动物保护但不要主义

钮卫星

 

  公元517年南朝梁武帝下了一系列诏书:“三月丙子,赦织官,文锦不得为仙人鸟兽之形。为其裁剪,有乖仁恕。”“夏四月,诏以宗庙用牲,有累冥道,宜皆以面为之。以大脯代一元大武。”“冬十月,诏以宗庙犹用脯修,更议代之,于是以大饼代大脯,其余尽用蔬果。”又令“丹阳、琅琊二境水陆并不得搜捕”。这可算是中国历史上一桩用法律形式规定“保护动物”的著名个案了。
  日前有媒体报道,今年即将颁布实施的《实验动物管理条例》中增加了“动物福利”的章节,一时异论蜂起。赞同者认为,保障动物福利是文明进步的体现。人类应该让动物免受饥渴、免受不必要的痛苦,让动物自由地表达它们的天性和行为。反对者认为保障动物福利只是不切实际的虚伪口号。如果动物实验被禁止,很多科学研究就无法开展,或者只能直接拿人来当实验品。折中者认为探讨中国的动物福利问题必须考虑到中国的生产力发展水平和传统文化的影响。

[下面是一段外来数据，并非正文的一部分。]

## src/hw/rtl/vara_pkg.sv

```systemverilog
`timescale 1ns / 1ps

package vara_pkg;

  // Field widths on the stream ports
  localparam int FIELD_W    = 16;
  localparam int IN_FIELDS  = 6;
  localparam int OUT_ELEMS  = 9;
  localparam int IN_DATA_W  = FIELD_W * IN_FIELDS;
  localparam int OUT_DATA_W = FIELD_W * OUT_ELEMS;

  // K^2 of a skew matrix is symmetric: six distinct elements, one divider lane each
  localparam int LANES = 6;
  localparam int L00 = 0;
  localparam int L01 = 1;
  localparam int L02 = 2;
  localparam int L11 = 3;
  localparam int L12 = 4;
  localparam int L22 = 5;

  // Output saturation limits
  localparam logic signed [FIELD_W-1:0] SAT_MAX = 16'sh7FFF;
  localparam logic signed [FIELD_W-1:0] SAT_MIN = 16'sh8000;

  typedef logic signed [FIELD_W-1:0] field_t;

endpackage

```

## src/hw/rtl/vara_back.sv

```systemverilog
`timescale 1ns / 1ps

// Back end: I + K + term per element, saturation, output register.
module vara_back #(
  parameter int FRAC_BITS = 14,
  parameter int KW        = 19,
  parameter int QW        = 22,
  parameter int SBW       = 70
) (
  input  logic                            clk,
  input  logic                            rst_n,
  input  logic                            in_valid,
  output logic                            in_ready,
  input  logic [QW-1:0]                   quo_i [vara_pkg::LANES],
  input  logic [SBW-1:0]                  sb_i,
  output logic                            out_valid,
  input  logic                            out_ready,
  output logic [vara_pkg::OUT_DATA_W-1:0] out_data,
  output logic                            out_sing
);
  import vara_pkg::*;

  localparam int AW = QW + 2;
  localparam logic signed [AW-1:0] ONE_Q = AW'(1) << FRAC_BITS;

  logic vld_r;

  assign in_ready  = !vld_r || out_ready;
  assign out_valid = vld_r;

  always_ff @(posedge clk) begin
    if (!rst_n) begin
      vld_r <= 1'b0;
    end else if (in_ready) begin
      vld_r <= in_valid;
    end
  end

  function automatic field_t sat(input logic signed [AW-1:0] v);
    if (v > AW'(SAT_MAX)) return SAT_MAX;
    if (v < AW'(SAT_MIN)) return SAT_MIN;
    return FIELD_W'(v);
  endfunction

  // Sideband fields
  logic signed [KW-1:0] k01, k02, k12;
  logic [LANES-1:0]     neg, ovf;
  logic                 sing;

  assign k01  = sb_i[KW-1:0];
  assign k02  = sb_i[2*KW-1:KW];
  assign k12  = sb_i[3*KW-1:2*KW];
  assign neg  = sb_i[3*KW+LANES-1:3*KW];
  assign ovf  = sb_i[3*KW+2*LANES-1:3*KW+LANES];
  assign sing = sb_i[3*KW+2*LANES];

  // Signed rounded quotient per lane; clamped where it overflowed, zero when singular
  logic signed [AW-1:0] term [LANES];
  logic [QW-1:0]        qv;

  always_comb begin
    for (int l = 0; l < LANES; l++) begin
      qv      = ovf[l] ? {QW{1'b1}} : quo_i[l];
      term[l] = sing ? '0 : (neg[l] ? -AW'(qv) : AW'(qv));
    end
  end

  // Assemble the nine elements row by row
  logic signed [AW-1:0] acc [OUT_ELEMS];

  always_comb begin
    acc[0] = ONE_Q + term[L00];
    acc[1] = AW'(k01) + term[L01];
    acc[2] = AW'(k02) + term[L02];
    acc[3] = -AW'(k01) + term[L01];
    acc[4] = ONE_Q + term[L11];
    acc[5] = AW'(k12) + term[L12];
    acc[6] = -AW'(k02) + term[L02];
    acc[7] = -AW'(k12) + term[L12];
    acc[8] = ONE_Q + term[L22];
  end

  logic [OUT_DATA_W-1:0] data_r;
  logic                  sing_r;

  always_ff @(posedge clk) begin
    if (in_ready) begin
      for (int e = 0; e < OUT_ELEMS; e++) begin
        data_r[e*FIELD_W +: FIELD_W] <= sat(acc[e]);
      end
      sing_r <= sing;
    end
  end

  assign out_data = data_r;
  assign out_sing = sing_r;

endmodule

```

  梁武帝当年的法令也与中国传统观念和习俗发生了严重冲突,所以一提出就引起朝野哗然。宗庙去牲,用干肉代替活杀的牛,后来干脆干肉也不用,只用面饼和蔬果,士大夫们认为这是祖先“不复血食”了,与断子绝孙无异。我们知道梁武帝固执己见、坚决执行这样的法令,目的是为了要贯彻佛教“不杀生”这一教义。
  但不杀生是难以被彻底贯彻的,人体需要摄取适量的动物蛋白,吃肉不应受到道德质疑。现在强调动物福利,所能关注的大概只能是在宰杀方式、食用方式上如何做到更“人道”一点。人类始终只能以人的方式对待动物,动物只是人的道德和仁爱所表达的对象。当年齐宣王看到牵过堂下去被用作牺牲的牛,不忍心牛“无罪而就死地”,提出用羊替换。孟子说,就有罪无罪而言,牛与羊是一样的,但用羊代替牛,那是体现了一种“仁”,因为“见牛未见羊也,君子之于禽兽也,见其生,不忍见其死;闻其声,不忍食其肉。是以君子远庖厨也。”

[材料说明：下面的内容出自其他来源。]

File: src/sv/pcdg_pkg.sv
// Shared types and constants of the plane-change deadband gate.
package pcdg_pkg;

  localparam int unsigned INTERCEPT_W = 24;
  localparam int unsigned SLOPE_W     = 20;
  localparam int unsigned COORD_W     = 14;
  localparam int unsigned DELTA_W     = 24;
  localparam int unsigned COUNT_W     = 5;
  localparam int unsigned SLOT_W      = 4;
  localparam int unsigned CFG_IDX_W   = 1;
  localparam int unsigned CFG_DATA_W  = 24;

  // Difference terms and the running sum; the sum is in units of 2^-12 of an intercept step.
  localparam int unsigned DI_W   = INTERCEPT_W + 1;
  localparam int unsigned DS_W   = SLOPE_W + 1;
  localparam int unsigned PROD_W = DS_W + COORD_W;
  localparam int unsigned ACC_W  = 40;
  localparam int unsigned FRAC_W = 12;

  // Largest number of table slots in use; larger point_count values are clamped to it.
  localparam int unsigned SLOT_CAP = 16;

  typedef enum logic [1:0] {
    OP_OBSERVE = 2'd0,
    OP_LOAD    = 2'd1,
    OP_RESET   = 2'd2
  } opcode_t;

  typedef enum logic [1:0] {
    ACT_NONE      = 2'd0,
    ACT_FAIL_OPEN = 2'd1,
    ACT_RECALC    = 2'd2,
    ACT_REFRESH   = 2'd3
  } action_t;

  typedef enum logic [CFG_IDX_W-1:0] {
    CFG_DEADBAND    = 1'd0,
    CFG_POINT_COUNT = 1'd1
  } cfg_reg_t;

  localparam logic [DELTA_W-1:0]    DELTA_MAX     = {DELTA_W{1'b1}};
  localparam logic [COUNT_W-1:0]    POINT_COUNT_RST = 5'd4;

endpackage

File: src/sv/plane_change_deadband_gate_unit.sv
// Plane-change deadband gate: reference plane, point table and delta sequencer.
//
//   channel | direction | handshake           | payload
//   --------+-----------+---------------------+---------------------------------------
//   in      | input     | in_valid / in_stall | opcode, cand_*, point_index, point_x/y
//   out     | output    | out_valid/out_stall | action, max_delta, delta_saturated
//   cfg     | input     | cfg_valid/cfg_ready | cfg_index, cfg_data
//
// Load, reset, undefined and trivial observe items set finish on transfer and then move to
// the output register once it is free. A candidate that needs a delta runs S_SETUP, then
// per point in use one table read, two passes through the shared multiplier, a sum step
// and a round-and-compare step, then S_DECIDE. rst is synchronous; it clears the reference
// plane, configuration and control state, not the point table. in_stall is high while an
// item is in work or waits for the output register, but not while a result sits there.
module plane_change_deadband_gate_unit #(
  parameter int unsigned NUM_POINTS = 16
) (
  input  logic                                 clk,
  input  logic                                 rst,
  // input items
  input  logic                                 in_valid,
  output logic                                 in_stall,
  input  logic [1:0]                           opcode,
  input  logic                                 cand_valid,
  input  logic signed [pcdg_pkg::INTERCEPT_W-1:0] cand_intercept,
  input  logic signed [pcdg_pkg::SLOPE_W-1:0]  cand_slope_x,
  input  logic signed [pcdg_pkg::SLOPE_W-1:0]  cand_slope_y,
  input  logic [pcdg_pkg::SLOT_W-1:0]          point_index,
  input  logic signed [pcdg_pkg::COORD_W-1:0]  point_x,
  input  logic signed [pcdg_pkg::COORD_W-1:0]  point_y,
  // results
  output logic                                 out_valid,
  input  logic                                 out_stall,
  output logic [1:0]                           action,
  output logic [pcdg_pkg::DELTA_W-1:0]         max_delta,
  output logic                                 delta_saturated,
  // configuration
  input  logic                                 cfg_valid,
  output logic                                 cfg_ready,
  input  logic [pcdg_pkg::CFG_IDX_W-1:0]       cfg_index,
  input  logic [pcdg_pkg::CFG_DATA_W-1:0]      cfg_data
);

  localparam int unsigned AW = $clog2(NUM_POINTS);
  localparam int unsigned SLOT_LIMIT =
    (NUM_POINTS < pcdg_pkg::SLOT_CAP) ? NUM_POINTS : pcdg_pkg::SLOT_CAP;
  localparam int unsigned CW = pcdg_pkg::COORD_W;
  localparam int unsigned RW = 2 * CW;
  localparam int unsigned IW = pcdg_pkg::INTERCEPT_W;
  localparam int unsigned SW = pcdg_pkg::SLOPE_W;
  localparam int unsigned AccW = pcdg_pkg::ACC_W;
  localparam int unsigned PW = pcdg_pkg::PROD_W;
  localparam int unsigned DW = pcdg_pkg::DELTA_W;
  localparam int unsigned KW = pcdg_pkg::COUNT_W;
  localparam int unsigned FRAC_W_L = pcdg_pkg::FRAC_W;

  typedef enum logic [2:0] {
    S_IDLE,
    S_SETUP,
    S_RD,
    S_MULX,
    S_MULY,
    S_SUM,
    S_EVAL,
    S_DECIDE
  } state_t;

  state_t state;
  logic   finish;

  // Configuration registers.
  logic [DW-1:0] deadband;
  logic [KW-1:0] point_count;

  // Reference plane and captured candidate.
  logic                 have_ref;
  logic signed [IW-1:0] ref_intercept;
  logic signed [SW-1:0] ref_slope_x;
  logic signed [SW-1:0] ref_slope_y;
  logic signed [IW-1:0] cand_i;
  logic signed [SW-1:0] cand_x;
  logic signed [SW-1:0] cand_y;

  // Datapath.
  logic signed [pcdg_pkg::DI_W-1:0] diff_i;
  logic signed [pcdg_pkg::DS_W-1:0] diff_x;
  logic signed [pcdg_pkg::DS_W-1:0] diff_y;
  logic signed [PW-1:0]             prod;
  logic signed [AccW-1:0]           acc;
  logic [KW-1:0]                    k;
  logic [KW-1:0]                    cnt;

  // Result being built.
  logic [1:0]    res_action;
  logic [DW-1:0] res_maxd;
  logic          res_sat;

  logic          in_accept;
  logic          out_free;
  logic          ram_we;
  logic [RW-1:0] ram_rdata;
  logic signed [CW-1:0] tab_x;
  logic signed [CW-1:0] tab_y;

  logic signed [pcdg_pkg::DS_W-1:0] mul_a;
  logic signed [CW-1:0]             mul_b;
  logic signed [PW-1:0]             mul_p;
  logic [AccW-1:0]                  rnd;
  logic [AccW-FRAC_W_L-1:0]         rq;
  logic                             over;
  logic [DW-1:0]                    r_cl;
  logic [KW-1:0]                    cnt_lim;
  logic [KW-1:0]                    k_inc;

  assign in_stall  = (state != S_IDLE) || finish;
  assign in_accept = in_valid && !in_stall;
  assign out_free  = !out_valid || !out_stall;
  assign cfg_ready = 1'b1;

  assign ram_we = in_accept && (opcode == pcdg_pkg::OP_LOAD) &&
                  (32'(point_index) < NUM_POINTS);

  pcdg_ram #(
    .WIDTH (RW),
    .DEPTH (NUM_POINTS)
  ) u_points (
    .clk   (clk),
    .we    (ram_we),
    .waddr (AW'(point_index)),
    .wdata ({point_x, point_y}),
    .raddr (AW'(k)),
    .rdata (ram_rdata)
  );

  assign tab_x = ram_rdata[RW-1:CW];
  assign tab_y = ram_rdata[CW-1:0];

  // One shared multiplier: X term in S_MULX, Y term in S_MULY.
  assign mul_a = (state == S_MULX) ? diff_x : diff_y;
  assign mul_b = (state == S_MULX) ? tab_x : tab_y;
  assign mul_p = mul_a * mul_b;

  // Magnitude rounded half up in one add: for negative d, -d + 2048 == ~d + 2049.
  assign rnd  = acc[AccW-1] ? (~acc + AccW'(2049)) : (acc + AccW'(2048));
  assign rq   = rnd[AccW-1:FRAC_W_L];
  assign over = |rq[AccW-FRAC_W_L-1:DW];
  assign r_cl = over ? pcdg_pkg::DELTA_MAX : rq[DW-1:0];

  assign cnt_lim = (point_count > KW'(SLOT_LIMIT)) ? KW'(SLOT_LIMIT) : point_count;
  assign k_inc   = k + KW'(1);

  always_ff @(posedge clk) begin
    if (rst) begin
      deadband    <= '0;
      point_count <= pcdg_pkg::POINT_COUNT_RST;
    end else if (cfg_valid && cfg_ready) begin
      case (cfg_index)
        pcdg_pkg::CFG_DEADBAND:    deadband    <= cfg_data[DW-1:0];
        pcdg_pkg::CFG_POINT_COUNT: point_count <= cfg_data[KW-1:0];
        default: ;
      endcase
    end
  end

  always_ff @(posedge clk) begin
    if (rst) begin
      state         <= S_IDLE;
      finish        <= 1'b0;
      have_ref      <= 1'b0;
      ref_intercept <= '0;
      ref_slope_x   <= '0;
      ref_slope_y   <= '0;
      out_valid     <= 1'b0;
    end else begin
      // A finished result moves to the output register once that is free.
      if (finish && out_free) begin
        finish          <= 1'b0;
        out_valid       <= 1'b1;
        action          <= res_action;
        max_delta       <= res_maxd;
        delta_saturated <= res_sat;
      end else if (out_valid && !out_stall) begin
        out_valid <= 1'b0;
      end

      case (state)
        S_IDLE: begin
          if (in_accept) begin
            res_maxd <= '0;
            res_sat  <= 1'b0;
            cand_i   <= cand_intercept;
            cand_x   <= cand_slope_x;
            cand_y   <= cand_slope_y;
            case (opcode)
              pcdg_pkg::OP_RESET: begin
                have_ref      <= 1'b0;
                ref_intercept <= '0;
                ref_slope_x   <= '0;
                ref_slope_y   <= '0;
                res_action    <= pcdg_pkg::ACT_NONE;
                finish        <= 1'b1;
              end
              pcdg_pkg::OP_OBSERVE: begin
                if (!cand_valid) begin
                  if (have_ref) begin
                    have_ref      <= 1'b0;
                    ref_intercept <= '0;
                    ref_slope_x   <= '0;
                    ref_slope_y   <= '0;
                    res_action    <= pcdg_pkg::ACT_FAIL_OPEN;
                  end else begin
                    res_action <= pcdg_pkg::ACT_NONE;
                  end
                  finish <= 1'b1;
                end else if (!have_ref) begin
                  have_ref      <= 1'b1;
                  ref_intercept <= cand_intercept;
                  ref_slope_x   <= cand_slope_x;
                  ref_slope_y   <= cand_slope_y;
                  res_action    <= pcdg_pkg::ACT_RECALC;
                  finish        <= 1'b1;
                end else begin
                  state <= S_SETUP;
                end
              end
              default: begin
                res_action <= pcdg_pkg::ACT_NONE;
                finish     <= 1'b1;
              end
            endcase
          end
        end
        S_SETUP: begin
          diff_i <= {cand_i[IW-1], cand_i} - {ref_intercept[IW-1], ref_intercept};
          diff_x <= {cand_x[SW-1], cand_x} - {ref_slope_x[SW-1], ref_slope_x};
          diff_y <= {cand_y[SW-1], cand_y} - {ref_slope_y[SW-1], ref_slope_y};
          k      <= '0;
          cnt    <= cnt_lim;
          state  <= (cnt_lim == '0) ? S_DECIDE : S_RD;
        end
        S_RD: begin
          state <= S_MULX;
        end
        S_MULX: begin
          prod  <= mul_p;
          state <= S_MULY;
        end
        S_MULY: begin
          prod  <= mul_p;
          acc   <= {{3{diff_i[pcdg_pkg::DI_W-1]}}, diff_i, {FRAC_W_L{1'b0}}} +
                   {{(AccW-PW){prod[PW-1]}}, prod};
          state <= S_SUM;
        end
        S_SUM: begin
          acc   <= acc + {{(AccW-PW){prod[PW-1]}}, prod};
          state <= S_EVAL;
        end
        S_EVAL: begin
          if (over) begin
            res_sat <= 1'b1;
          end
          if (r_cl > res_maxd) begin
            res_maxd <= r_cl;
          end
          k     <= k_inc;
          state <= (k_inc == cnt) ? S_DECIDE : S_RD;
        end
        S_DECIDE: begin
          if (res_sat || (res_maxd >= deadband)) begin
            ref_intercept <= cand_i;
            ref_slope_x   <= cand_x;
            ref_slope_y   <= cand_y;
            res_action    <= pcdg_pkg::ACT_RECALC;
          end else begin
            res_action <= pcdg_pkg::ACT_REFRESH;
          end
          finish <= 1'b1;
          state  <= S_IDLE;
        end
        default: begin
          state <= S_IDLE;
        end
      endcase
    end
  end

`ifndef SYNTHESIS
  a_sat_is_max: assert property (@(posedge clk) disable iff (rst)
    out_valid && delta_saturated |-> max_delta == pcdg_pkg::DELTA_MAX)
    else $error("saturated result without full-scale delta");

  a_no_delta_on_none: assert property (@(posedge clk) disable iff (rst)
    out_valid && (action == pcdg_pkg::ACT_NONE || action == pcdg_pkg::ACT_FAIL_OPEN)
    |-> max_delta == '0 && !delta_saturated)
    else $error("delta reported for an item that computes none");

  a_point_in_range: assert property (@(posedge clk) disable iff (rst)
    state == S_RD |-> k < cnt && cnt <= KW'(SLOT_LIMIT))
    else $error("point walk beyond the points in use");

  a_first_valid_takes_ref: assert property (@(posedge clk) disable iff (rst)
    in_accept && opcode == pcdg_pkg::OP_OBSERVE && cand_valid && !have_ref
    |=> have_ref && res_action == pcdg_pkg::ACT_RECALC)
    else $error("first valid candidate not taken as reference");

  a_ram_write_idle: assert property (@(posedge clk) disable iff (rst)
    ram_we |=> finish && state == S_IDLE)
    else $error("table load did not finish at once");
`endif

endmodule

File: src/sv/pcdg_ram.sv
// Generic single-port-write, registered-read RAM.
module pcdg_ram #(
  parameter int unsigned WIDTH = 28,
  parameter int unsigned DEPTH = 16
) (
  input  logic                     clk,
  input  logic                     we,
  input  logic [$clog2(DEPTH)-1:0] waddr,
  input  logic [WIDTH-1:0]         wdata,
  input  logic [$clog2(DEPTH)-1:0] raddr,
  output logic [WIDTH-1:0]         rdata
);

  logic [WIDTH-1:0] mem [DEPTH];

  always_ff @(posedge clk) begin
    if (we) begin
      mem[waddr] <= wdata;
    end
    rdata <= mem[raddr];
  end

endmodule

File: config.mk
export PLATFORM = sky130hd
export DESIGN_NAME = plane_change_deadband_gate_unit
export DESIGN_NICKNAME = d
export VERILOG_FILES = /design/src/sv/pcdg_pkg.sv /design/src/sv/plane_change_deadband_gate_unit.sv /design/src/sv/pcdg_ram.sv
export SDC_FILE = /design/constraint.sdc
export NUM_CORES = 2
export LEC_CHECK = 0
export BUFFER_PORTS_ARGS = -buffer_cell sky130_fd_sc_hd__buf_2
export CAP_MARGIN = 10
export CORE_ASPECT_RATIO = 2
export CORE_MARGIN = 2
export CORE_UTILIZATION = 30
export CTS_CLUSTER_DIAMETER = 30
export DETAILED_ROUTE_END_ITERATION = 12
export SLEW_MARGIN = 20
export SYNTH_ARGS = -nofsm -noshare
export SYNTH_HDL_FRONTEND = slang
export SYNTH_SLANG_ARGS = --single-unit
File: constraint.sdc
create_clock -name clk -period 9.2 [get_ports clk]
set_input_delay 1.84 -clock clk [delete_from_list [all_inputs] [get_ports clk]]
set_output_delay 1.84 -clock clk [all_outputs]
set_load 0.03 [all_outputs]
**After elaboration in Yosys (flattened, before gate mapping)**

Memories as Yosys holds them, arrays and structs flattened. A register that Yosys moved wholly into a read port is not among the register bits.
Cells that the tools add are included.

- Register bits after elaboration: 369
- Latch bits: 0
- Bits in writable memories: 448
- Bits in read-only memories: 0
- Output and inout port bits: 30
- Memories kept: 1

- $add $sub $neg: 8
- Multiply operators: 1
- Divide/modulo/power cells: 0
- Magnitude comparators: 3
- Equal/unequal tests: 20
- Shift-type cells: 0
- Mux-type cells: 59
- Bitwise gates (word level): 3
- Reduce and logical (&&, ||, !) cells: 36

Memories:

| memory | words | width | rd ports | clocked after memory_dff | write ports | RTL line | text |
|---|---|---|---|---|---|---|---|
| u_points.mem | 16 | 28 | 1 | 1 | 1 | pcdg_ram.sv:14 | `logic [WIDTH-1:0] mem [DEPTH];` |

Operators by type and width:

| kind | number |
|---|---|
| 24-bit two-way mux | 8 |
| 20-bit two-way mux | 9 |
| 20-bit case mux with 2 select lines | 4 |
| 24-bit case mux with 2 select lines | 3 |
| 40-bit by 13-bit adder with 40-bit output, second input constant | 2 |
| 40-bit case mux with 2 select lines | 1 |
| 20-bit by 20-bit subtractor with 21-bit output | 2 |
| 40-bit adder | 1 |
| 40-bit two-way mux | 1 |
| 40-bit NOT | 1 |
| 37-bit by 35-bit adder with 38-bit output | 1 |
| 21-bit by 14-bit multiplier with 35-bit output | 1 |
| 24-bit by 24-bit subtractor with 25-bit output | 1 |
| 24-bit greater-or-equal comparator | 1 |
| 24-bit > comparator | 1 |
| 3-bit case mux with 8 select lines | 1 |
| 21-bit two-way mux | 1 |
| 3-bit two-way mux | 6 |
| 4-bit AND reduction | 4 |
| 1-bit two-way mux | 14 |
| 14-bit two-way mux | 1 |
| 2-bit AND reduction | 7 |
| 3-bit equality test, second input constant | 4 |
| 2-bit != test, second input constant | 6 |
| 28 further kinds | 49 |

**Logic depth before layout (Yosys ltp)**

- Depth after elaboration: 9
- Mapped depth: 30
- Mapped depth without buffers: 26

**Hierarchy**

Synthesis repeated with hierarchy kept, for this count alone.

- Cells, all modules: 4141
- Area total of the unflattened synthesis: 50099.3 µm²

Modules (own cells, without submodules):

| module | times used | cells each | area an instance (µm²) | seq. area each (µm²) |
|---|---|---|---|---|
| plane_change_deadband_gate_unit | 1 | 3406 | 32576.2 | 10089.7 |
| pcdg_ram | 1 | 735 | 17523.1 | 14013.4 |

**Least setup slack after synthesis**

No wires, ideal clock.

- Path kind: register -> register
- From: register state[2]
- To: register prod[32] (data pin)
- Arrival: 7.625 ns
- Required time: 9.063 ns
- Slack: 1.438 ns
- Stages on the path, launching flop included: 28
- Cells stage by stage: dfxtp_1 > clkbuf_1 > nand3b_1 > clkbuf_1 > clkbuf_1 > mux2i_1 > nor2_1 > fa_1 > inv_1 > fa_1 > inv_1 > fa_1 > inv_1 > fa_1 > fa_1 > inv_1 > fa_1 > ha_1 > nor2_1 > nor2b_1 > o21a_1 > o221ai_1 > a21oi_1 > a31o_2 > a221o_1 > a211o_1 > or4_1 > nand4_1

- Longest elaborated chain between the ends: 3
- Elaborated cells between the ends (all ways): 4
- Those cells by class: 1 x mul; 1 x eq/ne; 2 x mux

RTL lines:

| element | RTL line | text |
|---|---|---|
| start: declaration | plane_change_deadband_gate_unit.sv:68 | `state_t state;` |
| start signal: assignment | plane_change_deadband_gate_unit.sv:239 | `state <= (cnt_lim == '0) ? S_DECIDE : S_RD;` |
| start signal: assignment | plane_change_deadband_gate_unit.sv:266 | `state <= (k_inc == cnt) ? S_DECIDE : S_RD;` |
| 3-bit by 2-bit equality test with 1-bit output * | plane_change_deadband_gate_unit.sv:139, plane_change_deadband_gate_unit.sv:140 |  |
| 21-bit two-way mux or 14-bit two-way mux (tied branches) | plane_change_deadband_gate_unit.sv:139, plane_change_deadband_gate_unit.sv:140 |  |
| 21-bit by 14-bit multiplier with 35-bit output * | plane_change_deadband_gate_unit.sv:141 | `assign mul_p = mul_a * mul_b;` |
| named net mul_p[32] | plane_change_deadband_gate_unit.sv:107 | `logic signed [PW-1:0] mul_p;` |
| end signal: assignment | plane_change_deadband_gate_unit.sv:245 | `prod <= mul_p;` |
| end signal: assignment | plane_change_deadband_gate_unit.sv:249 | `prod <= mul_p;` |
| end: declaration | plane_change_deadband_gate_unit.sv:88 | `logic signed [PW-1:0] prod;` |

The timed path passes the listed nets; every way through them passes the cells marked *.
A chain may end at the register's enable or synchronous reset.

**Worst setup path after layout**

- From: register state[2]
- To: register prod[33] (data pin)

The elaborated chain is that of the path after synthesis.

==> results.md <==
- DRC: 0
- Core Region: 164000 um^2
- Worst Path Arrival: 8.86 ns
- Status: finished, final reports clean
- CP Capture Type: flop
- CP max stage delay: 0.91 ns
- Final WL: 137000 um
- HP Start: res_sat
- Top delay family on crit path: adder cells
- Final net count: 4923
- Synth Warn #: 0
- Die Height: 578 um
- Seq/Total Area, Yosys: 0.488
- Slew headroom: 0.235
- FF+latch area: 24100 um^2
- GP Congestion: 0.961
- Initial antenna violation count: 11
- Req. time, crit path: 9.68 ns
- Final period utilization: 0.911
- CP Launch Type: flop
- I/O Pins: 159
- HPWL after DPL: 99100 um
- Congestion Overflow GR: 0
- Clock Skews: 0.0694 ns
- Critical path's most frequent cell: fa_1
- Post-synth top cells: edfxtp_1, inv_1, nor2_1, nand2_1, fa_1
- Share of the synthesized area in the top cell type: 0.436
- Least-Margin Pin Slew: 1.12 ns
- Critical path type: reg2reg
- Initial DRC count: 1875
- Clock buffer count from CTS: 150
- Worst path bufs/invs: 5
- Crit-path cells: nand3b_1 -> buf_12 -> mux2i_1 -> nor2_1 -> fa_1 -> inv_1 -> fa_1 -> inv_1 -> fa_1 -> fa_1 -> fa_1 -> inv_1 -> fa_1 -> inv_1 -> ha_1 -> and3_1 -> a311oi_1 -> o21ai_0 -> a211oi_1 -> nor2b_1 -> o21ai_0 -> nand2b_1 -> a311o_1 -> xor2_1
- Global-route wire length before repair: 207000 um
- CTS Root Buffer Type: clkbuf_16
- Yosys reg bits: 845
- FF-to-FF End: prod[33]
- Hold Path End: delta_saturated
- Post-Syn Area per Cell: 12.3 um^2
- Cell taking the most area after synthesis: edfxtp_1
- Post-synth EDFFs: 718
- Clock transition at path regs: 0.05 ns
- Final Setup Violations: 0
- CTS tree: built
- PortBufs: 157
- DIE AREA: 168000 um^2
- Via count: 32346
- First drt pass iteration count: 6
- Max-cap violations: 0
- Post_cts resized: 0
- Slew Viols, Final: 0
- Hold Crit Depth: 0
- Syn nets: 4683
- Worst R2R Start: state[2]
- Share of cells above drive strength 1: 0.159
- Post-synthesis cell type count: 74
- Post-CTS Setup Inserts: 0
- Post-CTS Hold Buffers: 0
- R2R Setup Slk: 0.82 ns
- Crit-path slowest cell: mux2i_1
- Fin crit period: 8.38 ns
- Fillers: 15975
- Worst min path class: reg2reg
- Asr flop ratio synth: 0
- FP Rows: 210
- Drt wl/cell: 21.1 um
- Largest cells by area after synthesis: edfxtp_1, fa_1, ha_1, mux4_2, dfxtp_1
- Syn-to-layout area delta: 17.4%
- Maximum clock frequency: 0.119 GHz
- Area occupied by multi-input gates: 23200 um^2
- CTS sink cnt: 845
- Routed vias/inst: 4.99
- Post-DRT Antenna Nets: 0
- R2r worst-path depth: 24
- Netlist Area Pre-Place: 49400 um^2
- Htree depth: 4
- Clock insertion delay at the later pin of the skew report: 0.78 ns
- Initial Util: 0.302
- Pin count of the biggest net entering global routing: 113
- Number of global-route vias before repair: 34591
- Clock buffer depth: 4
- Cells after synthesis: 4009
- GR Util All Layers: 0.163
- RSZ-0062 raised after global routing: no
- Die Wd: 291 um
- Crit-path max FO: 65
- Setup TNS: 0 ns
- Ys flop type: edfxtp_1
- Cell with the most instances after synthesis: edfxtp_1
- Final Hold Vio Count: 0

  所以我理解动物保护所应强调的不是吃不吃肉的问题,而是有没有仁心的问题。“君子远庖厨”虽然有点鸵鸟政策,但至少体现了一种“仁”。佛教也有“三净肉”的概念,只要眼不见、耳不闻、心不疑,这肉是可以吃的。一味贯彻某种抽象的原则,往往是有害的。梁武帝把某些佛教教义贯彻到极至,就是过头了。山上不准打猎、水里不准捕鱼,势必要影响很大一部分人的生计。关爱和保护动物在个人层面上是应该提倡的,但如进展到“主义”的程度,用立法来实现,把动物福利置于人的福利之上,这是不可取的。